[Collected data entries]
☆ ☆ ☆ ☆ ☆ ☆ ☆
File: src/shared/tcpo_pkg.sv
// Shared constants and carrier types for the Type-C port ownership block
package tcpo_pkg;
  localparam int unsigned NUM_LANES      = 4;     // Main-link lanes per port
  localparam int unsigned LANE_CFG_W     = 4;     // Lane assignment field width
  localparam int unsigned LIVE_W         = 2;     // Live-state field width
  localparam int unsigned MODE_STAT_W    = 4;     // Lane-mode status word width
  localparam int unsigned CTRL_W         = 4;     // Safe-state control word width
  localparam int unsigned NUM_REQ        = 2;     // Boot and driver request sets
  localparam int unsigned CLK_MHZ        = 250;   // Core clock rate
  localparam int unsigned PWR_SETTLE_NS  = 2000;  // Aux IO power settle time
  localparam int unsigned PWR_SETTLE_CYC = (PWR_SETTLE_NS * CLK_MHZ + 999) / 1000;
  localparam int unsigned SETTLE_W       = 10;    // Settle counter width
  localparam int unsigned MBOX_CMD_W     = 8;     // Mailbox command width
  localparam logic [MBOX_CMD_W-1:0] MBOX_EXIT_COLD = 8'h12; // Cold-state exit code
  localparam int unsigned MBOX_BUSY_NS   = 1000;  // Mailbox processing time
  localparam int unsigned MBOX_BUSY_CYC  = (MBOX_BUSY_NS * CLK_MHZ + 999) / 1000;
  localparam int unsigned COLD_HOLD_MS   = 500;   // Guaranteed stay out of cold state
  localparam int unsigned COLD_HOLD_CYC  = COLD_HOLD_MS * CLK_MHZ * 1000;
  localparam int unsigned HOLD_W         = 28;    // Cold-hold counter width
  localparam logic [LIVE_W-1:0] LIVE_NONE   = 2'h0; // No connection
  localparam logic [LIVE_W-1:0] LIVE_ALT    = 2'h1; // Alternate-mode connection
  localparam logic [LIVE_W-1:0] LIVE_TUNNEL = 2'h2; // Tunneled connection
  localparam logic AUX_SEL_LEGACY = 1'b0;        // Aux path select: legacy
  localparam logic AUX_SEL_TUNNEL = 1'b1;        // Aux path select: tunnel

  // Aux power request carrier for one requester set
  typedef struct packed {
    logic tunnel_req;   // Tunneled IO power request
    logic legacy_req;   // Non-tunneled IO power request
  } tcpo_aux_req_t;

  // Aux power state carrier
  typedef struct packed {
    logic tunnel_on;    // Tunneled IO power state
    logic legacy_on;    // Non-tunneled IO power state
  } tcpo_aux_state_t;
endpackage

File: src/design/tcpo_aux_power.sv
// Aux IO power sequencer: takes the ORed request, settle delay, cold-state gating
`timescale 1ns/1ps
module tcpo_aux_power #(
  parameter int unsigned SETTLE_CYC = tcpo_pkg::PWR_SETTLE_CYC
) (
  input  wire logic CLK,
  input  wire logic SYS_RST,
  input  wire logic any_req,    // OR of all requesters for this path
  input  wire logic cold,       // Subsystem in cold state
  output logic      pwr_on      // Power state acknowledge
);
  import tcpo_pkg::*;

  // Whole state of the sequencer
  typedef struct packed {
    logic [SETTLE_W-1:0] cnt;   // Settle counter
    logic                on;    // Acknowledge flop
  } tcpo_pwr_state_t;

  tcpo_pwr_state_t st_q;        // Registered state
  tcpo_pwr_state_t st_d;        // Next state

  // Count up while requested; ack only once stable, never in cold state
  always_comb
  begin
    st_d = st_q;
    if (!any_req || cold)
    begin
      // Power drops only when no requester remains, or ack held off in cold
      st_d.cnt = '0;
      st_d.on  = 1'b0;
    end
    else if (st_q.cnt < SETTLE_W'(SETTLE_CYC))
    begin
      st_d.cnt = st_q.cnt + SETTLE_W'(1);
    end
    else
    begin
      st_d.on = 1'b1;
    end
  end

  // State register
  always_ff @(posedge CLK)
  begin
    if (SYS_RST)
      st_q <= '0;
    else
      st_q <= st_d;
  end

  assign pwr_on = st_q.on;
endmodule // tcpo_aux_power

File: src/design/tcpo_port_own.sv
// Type-C port ownership handshake, aux power and lane control logic
// Overview of operation
// - Device reports lane assignment field to software
// - Separate tunneled and non-tunneled power requests
// - Per-lane main-link enables for unused lanes
// - Legacy connector reversal applied inside engine
// - Request sets power state after settling
// - Power stays on while other requesters hold
// - Two independent request sets, boot and driver
// - Cold state: mode, control, live and lane-config reads all ones, lane-mux writes ignored
// - Mailbox code 0x12 sets busy, clears when done
// - No ack in cold; request blocks entry
`timescale 1ns/1ps
module tcpo_port_own #(
  parameter int unsigned MBOX_CYC = tcpo_pkg::MBOX_BUSY_CYC,
  parameter int unsigned HOLD_CYC = tcpo_pkg::COLD_HOLD_CYC
) (
  input  wire logic                                  CLK,
  input  wire logic                                  SYS_RST,
  // Software side: safe-state control
  input  wire logic                                  SW_EXIT_WR,
  input  wire logic                                  SW_EXIT_VAL,
  // Software side: per-lane enables
  input  wire logic                                  SW_LANE_WR,
  input  wire logic [tcpo_pkg::NUM_LANES-1:0]        SW_LANE_EN,
  // Software side: aux path select and reversal
  input  wire logic                                  SW_AUX_SEL,
  input  wire logic                                  SW_REVERSE,
  // Software side: two request sets
  input  wire tcpo_pkg::tcpo_aux_req_t               SW_REQ_BOOT,
  input  wire tcpo_pkg::tcpo_aux_req_t               SW_REQ_DRV,
  // Software side: mailbox
  input  wire logic                                  MBOX_WR,
  input  wire logic [tcpo_pkg::MBOX_CMD_W-1:0]       MBOX_CMD,
  output logic                                       MBOX_BUSY,
  // Firmware side
  input  wire logic                                  FW_LANE_DP,
  input  wire logic [tcpo_pkg::LIVE_W-1:0]           FW_LIVE,
  input  wire logic [tcpo_pkg::LANE_CFG_W-1:0]       FW_LANE_CFG,
  input  wire logic                                  FW_PORT_IDLE,
  input  wire logic                                  FW_TYPEC_CONN,
  output logic                                       COLD_STATE,
  // Software-visible readback
  output logic [tcpo_pkg::MODE_STAT_W-1:0]           RD_MODE_STAT,
  output logic [tcpo_pkg::CTRL_W-1:0]                RD_CTRL,
  output logic [tcpo_pkg::LIVE_W-1:0]                RD_LIVE,
  output logic [tcpo_pkg::LANE_CFG_W-1:0]            RD_LANE_CFG,
  output tcpo_pkg::tcpo_aux_state_t                  RD_AUX_STATE,
  // To lane mux and PHY
  output logic                                       SAFE_MODE_EXIT,
  output logic [tcpo_pkg::NUM_LANES-1:0]             LANE_ENABLE,
  output logic [tcpo_pkg::NUM_LANES-1:0]             LANE_MAP_REVERSED,
  output logic                                       AUX_PATH_SEL
);
  import tcpo_pkg::*;

  // Whole state of the block
  typedef struct packed {
    logic                  exit_bit;   // Safe-mode-exit handshake bit
    logic [NUM_LANES-1:0]  lane_en;    // Main-link lane enables
    logic                  aux_sel;    // Aux path select
    logic                  reverse;    // Internal lane reversal
    logic                  cold;       // Subsystem cold state
    logic                  mbox_busy;  // Mailbox run-busy flag
    logic [HOLD_W-1:0]     mbox_cnt;   // Mailbox processing counter
    logic [HOLD_W-1:0]     hold_cnt;   // Cold re-entry hold-off counter
    logic [MODE_STAT_W-1:0] mode_rd;   // Mode status readback
    logic [CTRL_W-1:0]     ctrl_rd;    // Control readback
    logic [LIVE_W-1:0]     live_rd;    // Live-state readback
    logic [LANE_CFG_W-1:0] cfg_rd;     // Lane assignment readback
    logic [NUM_LANES-1:0]  map_rd;     // Lane map to PHY
  } tcpo_state_t;

  tcpo_state_t st_q;                   // Registered state
  tcpo_state_t st_d;                   // Next state

  logic            any_tun;            // Any tunneled requester
  logic            any_leg;            // Any non-tunneled requester
  tcpo_aux_state_t pwr;                // Power acknowledges
  logic            keep_awake;         // Something blocks cold entry

  // Requesters from both sets OR together per path
  assign any_tun = SW_REQ_BOOT.tunnel_req | SW_REQ_DRV.tunnel_req;
  assign any_leg = SW_REQ_BOOT.legacy_req | SW_REQ_DRV.legacy_req;

  // Tunneled aux IO power path
  tcpo_aux_power u_pwr_tun (
    .CLK     (CLK),
    .SYS_RST (SYS_RST),
    .any_req (any_tun),
    .cold    (st_q.cold),
    .pwr_on  (pwr.tunnel_on)
  );

  // Non-tunneled aux IO power path
  tcpo_aux_power u_pwr_leg (
    .CLK     (CLK),
    .SYS_RST (SYS_RST),
    .any_req (any_leg),
    .cold    (st_q.cold),
    .pwr_on  (pwr.legacy_on)
  );

  // Cold entry is blocked by requests, handshake bit, hold window or mailbox busy
  assign keep_awake = any_tun | any_leg | st_q.exit_bit
                    | (st_q.hold_cnt != '0) | st_q.mbox_busy;

  // Next-state logic
  always_comb
  begin
    st_d = st_q;
    // Cold state: entry only when idle and nothing holds, exit on connect
    if (st_q.cold)
    begin
      // Requests alone never wake the subsystem
      if (FW_TYPEC_CONN)
        st_d.cold = 1'b0;
    end
    else if (FW_PORT_IDLE && !keep_awake)
    begin
      st_d.cold = 1'b1;
    end
    // Mailbox: exit command sets busy, processing wakes subsystem
    if (st_q.mbox_busy)
    begin
      if (st_q.mbox_cnt == '0)
      begin
        st_d.mbox_busy = 1'b0;
        st_d.cold      = 1'b0;
        st_d.hold_cnt  = HOLD_W'(HOLD_CYC);
      end
      else
      begin
        st_d.mbox_cnt = st_q.mbox_cnt - HOLD_W'(1);
      end
    end
    else if (MBOX_WR && MBOX_CMD == MBOX_EXIT_COLD)
    begin
      // Other command codes are ignored; busy rejects new writes
      st_d.mbox_busy = 1'b1;
      st_d.mbox_cnt  = HOLD_W'(MBOX_CYC);
    end
    else if (st_q.hold_cnt != '0)
    begin
      st_d.hold_cnt = st_q.hold_cnt - HOLD_W'(1);
    end
    // Lane-mux registers freeze in cold state
    if (!st_q.cold)
    begin
      if (SW_EXIT_WR)
        st_d.exit_bit = SW_EXIT_VAL;
      if (SW_LANE_WR)
        st_d.lane_en = SW_LANE_EN;
    end
    else
    begin
      st_d.lane_en = st_q.lane_en;
    end
    // Engine-side settings are always writable
    st_d.aux_sel = SW_AUX_SEL;
    st_d.reverse = SW_REVERSE;
    // Readback: all ones while cold
    if (st_d.cold)
    begin
      st_d.mode_rd = '1;
      st_d.ctrl_rd = '1;
      st_d.live_rd = '1;
      st_d.cfg_rd  = '1;
    end
    else
    begin
      st_d.mode_rd = {{(MODE_STAT_W-1){1'b0}}, FW_LANE_DP};
      st_d.ctrl_rd = {{(CTRL_W-1){1'b0}}, st_d.exit_bit};
      st_d.live_rd = FW_LIVE;
      st_d.cfg_rd  = FW_LANE_CFG;
    end
    // Reversal inside engine for legacy use; mux ignores it
    for (int i = 0; i < NUM_LANES; i++)
    begin
      st_d.map_rd[i] = st_d.reverse ? st_d.lane_en[NUM_LANES-1-i]
                                    : st_d.lane_en[i];
    end
  end

  // State register
  always_ff @(posedge CLK)
  begin
    if (SYS_RST)
      st_q <= '0;
    else
      st_q <= st_d;
  end

  // Outputs straight from state or power sequencers
  assign MBOX_BUSY         = st_q.mbox_busy;
  assign COLD_STATE        = st_q.cold;
  assign RD_MODE_STAT      = st_q.mode_rd;
  assign RD_CTRL           = st_q.ctrl_rd;
  assign RD_LIVE           = st_q.live_rd;
  assign RD_LANE_CFG       = st_q.cfg_rd;
  assign RD_AUX_STATE      = pwr;
  assign SAFE_MODE_EXIT    = st_q.exit_bit;
  assign LANE_ENABLE       = st_q.lane_en;
  assign LANE_MAP_REVERSED = st_q.map_rd;
  assign AUX_PATH_SEL      = st_q.aux_sel;
endmodule // tcpo_port_own

File: config.mk
export PLATFORM = sky130hd
export DESIGN_NAME = tcpo_port_own
export DESIGN_NICKNAME = d
export VERILOG_FILES = /design/src/shared/tcpo_pkg.sv /design/src/design/tcpo_aux_power.sv /design/src/design/tcpo_port_own.sv
export SDC_FILE = /design/constraint.sdc
export NUM_CORES = 1
export LEC_CHECK = 0
export ABC_AREA = 0
export BUFFER_PORTS_ARGS = -buffer_cell sky130_fd_sc_hd__buf_4
export CORE_UTILIZATION = 40
export DETAILED_ROUTE_END_ITERATION = 16
export PLACE_DENSITY = 0.66
export SETUP_SLACK_MARGIN = 0.05
export SLEW_MARGIN = 20
export SYNTH_ARGS = -nofsm -noshare
export SYNTH_HDL_FRONTEND = slang
export SYNTH_SLANG_ARGS = --single-unit
File: constraint.sdc
create_clock -name CLK -period 3 [get_ports CLK]
set_input_delay 0 -clock CLK [delete_from_list [all_inputs] [get_ports CLK]]
set_output_delay 0 -clock CLK [all_outputs]
set_load 0.02 [all_outputs]
==> flow_summary.yaml, run 1 <==
floorplan:
  fp-row-count: 38
  chipWidth_um: 110
  ioPinCount: 61
  core_mm2: 0.0111
  die_area_mm2: 0.0120
  die_height_um: 110
  start_util_pct: 41.8
worst_hold_path:
  hold_class: "input port to register"
  min_to: "LANE_ENABLE[3]$_SDFF_PP0_"
  min_from: "SYS_RST"
  hold-path-cell-count: 2
layout:
  area_delta_synth_final_pct: 19.5
  fill_cells: 1025
  drive_above_1_share_pct: 17.6
  final_area_mm2: 0.00553
  final_cell_mix: "98 x dfxtp_1, 72 x buf_4, 71 x nor2_1"
  final_util_pct: 49.9
  final_common_cell: "dfxtp_1"
  antenna_cells: 0
  final_nets: 630
power_and_ir_drop:
  powerDensity_mw_per_mm2: 770
  power_w: 0.00426
  p_leak_nw: 2.26
  clock_power_share_pct: 25.8
  internal-power_w: 0.00270
  switchingPower_w: 0.00156
  p_comb_share_pct: 33.9
  p_sw_share_pct: 36.6
  irDropWorstVdd_mv: 0.374
  p_seq_share_pct: 40.4
timing:
  finalSetupTns_ps: 0
  clock.fmax_mhz: 363
  setup_violations: 0
  post-route-period-util_pct: 91.8
  relSlewSlack_pct: 40.6
  worst_slew_pin_slew_ps: 888
  rsz0062_at_grt: "false"
  hold_viol: 0
  min_period_ps: 2750
  drv_slew: 0
  skew_ps: 8.01
drt:
  drc_errors: 0
  drt-initial-drc-count: 228
  routed_wl_um: 10000
  wl_per_cell_um: 13.6
  dr.pass1.iters: 4
  ant_nets: 0
  viasPerCell: 5.38
  vias: 3959
worst_setup_path:
  cp-start-kind: "register"
  crit_family: "simple AND/OR/NAND/NOR gates"
  cp_cell_sequence: "or4_4 -> or4_4 -> or4_4 -> a21oi_4 -> buf_12 -> a21oi_1 -> a311oi_1"
  cp_num_buf_inv: 1
  r2r_slack_ps: 250
  crit_type: "register to register"
  arrival_ps: 3010
  reg2regPathDepth: 7
  cpMostUsedCell: "or4_4"
  critPathRequiredTime_ps: 3260
  setup.worst_path.end_class: "register"
  cp_slowest_cell: "or4_4"
  worstReg2RegStart: "st_q[60]$_SDFFE_PP0P_"
  r2r_end: "st_q[32]$_SDFFE_PP0P_"
  crit_path_max_fanout: 17
  cpPeakStageDelay_ps: 600
clock_network:
  cts_num_sinks: 98
  clockBufferDepth: 2
  clkSlewWorstSetupHoldPaths_ps: 70
  cts_tree: "yes"
  worstSkewPairLatency_ps: 340
  htreeDepth: 3
  cts_setup_buffers: 0
  cts_root_buf: "clkbuf_16"
  cts_buffers: 9
synth:
  syn_nets: 577
  synth_top_family_by_area: "simple AND/OR/NAND/NOR gates"
  synthAdderAreaFrac_pct: 1.62
  synth-seq-cells: 98
  yosys.area_share.simple_pct: 27.3
  yosysSeqAreaShare_pct: 42.4
  synth_compound_area_share_pct: 12.1
  synth_edf_count: 0
  synth_top_flop_cell: "dfxtp_1"
  synth_cell_types: 46
  synth-async-reset-ratio_pct: 0
  synthXorXnorAreaFrac_pct: 7.57
  ys_warn_count: 0
  synthesis.area_mm2: 0.00463
  synth_cells: 538
  avgSynthCellArea_um2: 8.61
  synth_mux_area_share_pct: 1.73
grt:
  grt_max_degree: 45
  grt_pass1_vias: 3803
  gr-total-overflow: 0
  gr-usage-all-layers_pct: 18.1
  antenna_found_initial: 0
  grt_pass1_wl_um: 17100
run_status:
  status: "completed"
placement:
  post_dp_cell_area_mm2: 0.00510
  dp_hpwl_um: 7110
  routabilityCongestion: 0.839
  portBuffers: 60
job:
  maxCapViolations: 0
[layout make-up]
class / instances / area (µm²) / area share, %
tap: 140 / 175 / 3.17
multi-input combinational: 377 / 2340 / 42.3
clock buffer: 9 / 225 / 4.07
clock inverter: 7 / 60.1 / 1.09
inverter: 18 / 67.6 / 1.22
timing repair buffer: 87 / 701 / 12.7
sequential: 98 / 1960 / 35.5
[routing by layer]
| layer | vias up | global-route usage [%] | share of wire (%) |
|---|---|---|---|
| li1 | 2000 | - | - |
| met1 | 1858 | 22.0 | 45 |
| met2 | 91 | 31.8 | 48 |
| met3 | 10 | 3.91 | 5.3 |
| met4 | 0 | 5.81 | 0.91 |
| met5 | - | 0 | 0 |
[flip-flops by register name (all words and copies together), names as in the netlist, 2 cells and up]
name	cells
u_pwr_tun.st_q	10
RD_LIVE	2
RD_MODE_STAT	2
LANE_MAP_REVERSED	4
LANE_ENABLE	4
u_pwr_leg.st_q	10
RD_LANE_CFG	4
st_q	56
[worst max path at each step]
stage,endpoint,cells after the start,startpoint,slack (ps)
after floorplan,st_q[31]$_SDFFE_PP0P_,8,st_q[60]$_SDFFE_PP0P_,290
after global placement,st_q[32]$_SDFFE_PP0P_,7,st_q[60]$_SDFFE_PP0P_,220
after detailed placement,st_q[29]$_SDFFE_PP0P_,7,st_q[60]$_SDFFE_PP0P_,140
after CTS,st_q[26]$_SDFFE_PP0P_,7,st_q[60]$_SDFFE_PP0P_,140
after global routing,st_q[29]$_SDFFE_PP0P_,7,st_q[60]$_SDFFE_PP0P_,120
final,st_q[32]$_SDFFE_PP0P_,7,st_q[60]$_SDFFE_PP0P_,250
[synthesized netlist by cell type (11+ instances only)]
library cell / count / area share (%)
dfxtp_1: 98 / 42
nor2_1: 71 / 5.8
a21oi_1: 30 / 3.2
xor2_1: 29 / 5.5
nor3_1: 27 / 2.9
buf_4: 24 / 3.9
nand2_1: 21 / 1.7
inv_1: 18 / 1.5
nor4_1: 17 / 2.3
clkbuf_1: 16 / 1.3
nand3_1: 15 / 1.6
nand4_1: 15 / 2.0
o21ai_0: 13 / 1.4
xnor2_1: 11 / 2.1
[metrics by stage]
stage / hold slack, ps / cells / setup slack (ps)
2_1_floorplan: 96.2 / 538 / 287
3_5_place_dp: 249 / 706 / 141
6_report: 97.2 / 736 / 246
5_1_grt: 99.4 / 736 / 125
4_1_cts: 84.7 / 736 / 144
3_3_place_gp: 209 / 706 / 218
[worst register-to-register path, stage by stage (launching register included)]
cell and delay, ps:
dfxtp_1 360, or4_4 570, or4_4 480, or4_4 600
a21oi_4 190, buf_12 170, a21oi_1 80, a311oi_1 230
[power groups by stage]
stage                     registers, W  logic, W  clock network (W)
final                          0.00172   0.00144            0.00110
after global routing           0.00176   0.00163            0.00119
after CTS                      0.00172   0.00144            0.00114
after detailed placement       0.00174   0.00142                  0
after global placement         0.00173   0.00139                  0
after floorplan                0.00169   0.00108                  0
[what timing repair did]
item	CTS	global route
endpoints found under the setup margin	0	7
endpoints found under the hold margin	18	0
resized for setup	0	2
hold buffers	14	0
[cells by family (layout without fill, tap and decap cells)]
kind of cell	Yosys count	after routing
fa+ha+maj	6	6
compound gates	86	86
mux	8	8
flops	98	98
simple gates	237	237
xor+xnor	40	40
buf+inv	63	121
(Power assumes the default switching activity.)
==> run 2: changes to the inputs <==
Clock period 3 ns to 3.4 ns, I/O delays scaled along.
==> run 2 against run 1 <==
Compared with the run above: sequential power shrank 12%; largest cell class unchanged; register-to-register slack better by 200 ps; die area did not move; clock skew is 0.83 ps lower; global-route usage is 0.11 points higher; critical path type unchanged.
==> flow_summary.yaml, run 2 (synthesis results as in run 1) <==
layout:
  antenna_cells: 0
  area_delta_synth_final_pct: 18.6
  final_nets: 628
  largest_registers: "st_q x56, u_pwr_leg.st_q x10, u_pwr_tun.st_q x10"
  largest_register_ffs: 56
  final_common_cell: "dfxtp_1"
  drive_above_1_share_pct: 17.0
  final_cell_mix: "98 x dfxtp_1, 71 x nor2_1, 70 x buf_4"
  largest-register: "st_q"
  final_area_mm2: 0.00549
floorplan:
  core_mm2: 0.0111
  fp-row-count: 38
  die_height_um: 110
  chipWidth_um: 110
  die_area_mm2: 0.0120
  ioPinCount: 61
  start_util_pct: 41.8
timing:
  relSlewSlack_pct: 46.3
  finalSetupTns_ps: 0
  clock.fmax_mhz: 339
  drv_slew: 0
  rsz0062_at_grt: "false"
  skew_ps: 7.18
  setup_violations: 0
  worst_slew_pin_slew_ps: 794
  min_period_ps: 2950
  post-route-period-util_pct: 86.8
  hold_viol: 0
  setup_slack_ps: 450
placement:
  post_dp_cell_area_mm2: 0.00505
  routabilityCongestion: 0.786
  place_worst_setup_slack_ps: 277
  dp_hpwl_um: 6770
  portBuffers: 60
job:
  maxCapViolations: 0
worst_setup_path:
  cpPeakStageDelay_ps: 680
  arrival_ps: 3190
  crit_path_max_fanout: 13
  cp-start-kind: "register"
  setup.worst_path.end_class: "register"
  critPathRequiredTime_ps: 3640
  crit_type: "register to register"
  cp_cell_sequence: "or4_4 -> or4_1 -> or4_4 -> nand2b_1 -> buf_4 -> a21oi_1"
  worstReg2RegStart: "st_q[60]$_SDFFE_PP0P_"
  cpMostUsedCell: "or4_4"
  crit_start: "st_q[60]$_SDFFE_PP0P_"
  cp_slowest_cell: "or4_4"
drt:
  routed_wl_um: 10000
  drt-initial-drc-count: 196
  dr.pass1.iters: 4
  vias: 3955
  ant_nets: 0
  drc_errors: 0
  viasPerCell: 5.39
  wl_per_cell_um: 13.7
clock_network:
  cts_tree: "yes"
  cts_root_buf: "clkbuf_16"
  cts_num_sinks: 98
  clkSlewWorstSetupHoldPaths_ps: 70
  clockBufferDepth: 2
  worstSkewPairLatency_ps: 350
  htreeDepth: 3
  cts_buffers: 9
power_and_ir_drop:
  irDropWorstVdd_mv: 0.466
  powerDensity_mw_per_mm2: 682
  p_leak_nw: 2.25
grt:
  gr-total-overflow: 0
  antenna_found_initial: 0
  grt_pass1_wl_um: 17100
  gr-usage-all-layers_pct: 18.3
  grt_pass1_vias: 3707
  grt_max_degree: 45
worst_hold_path:
  min_from: "SYS_RST"
  hold_class: "input port to register"
run_status:
  status: "completed"
[run 2: what timing repair did]
action                     in CTS  in global routing
setup buffers                   0                  3
hold buffers                   14                  0
setup endpoints to repair       0                  1
hold endpoints to repair       18                  0
resized for setup               0                  0
[run 2: worst paths after layout]
kind,to,cells after the start,slack (ps)
worst max-delay path,st_q[37]$_SDFFE_PP0P_,6,450
worst min-delay path,SAFE_MODE_EXIT$_SDFF_PP0_,2,80
worst max register to register,st_q[37]$_SDFFE_PP0P_,6,450
worst min register to register,u_pwr_leg.st_q[10]$_SDFFE_PP0N_,2,450
[run 2: cell type report]
class | count | area (µm²)
clock buffer | 10 | 229
sequential | 98 | 1960
tap | 140 | 175
multi-input combinational | 377 | 2330
clock inverter | 6 | 41.3
timing repair buffer | 85 | 686
fill | 1031 | 5590
inverter | 18 | 67.6
[run 2: routing by layer]
metal  GRT usage (%)  up-vias  part of all wire, %
li1                -     2006                    -
met1            22.3     1856                   47
met2            30.4       76                   46
met3            5.04       17                  4.4
met4            7.14        0                  1.7
met5               0        -                    0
☆ ☆ ☆ ☆ ☆ ☆ ☆
# YOUR INSTRUCTIONS
Print the first line of the records above and each line after it, exactly, through the line with "localparam int unsigned LIVE_W".

# REPLY TO THE EXERCISE
File: src/shared/tcpo_pkg.sv
// Shared constants and carrier types for the Type-C port ownership block
package tcpo_pkg;
  localparam int unsigned NUM_LANES      = 4;     // Main-link lanes per port
  localparam int unsigned LANE_CFG_W     = 4;     // Lane assignment field width
  localparam int unsigned LIVE_W         = 2;     // Live-state field width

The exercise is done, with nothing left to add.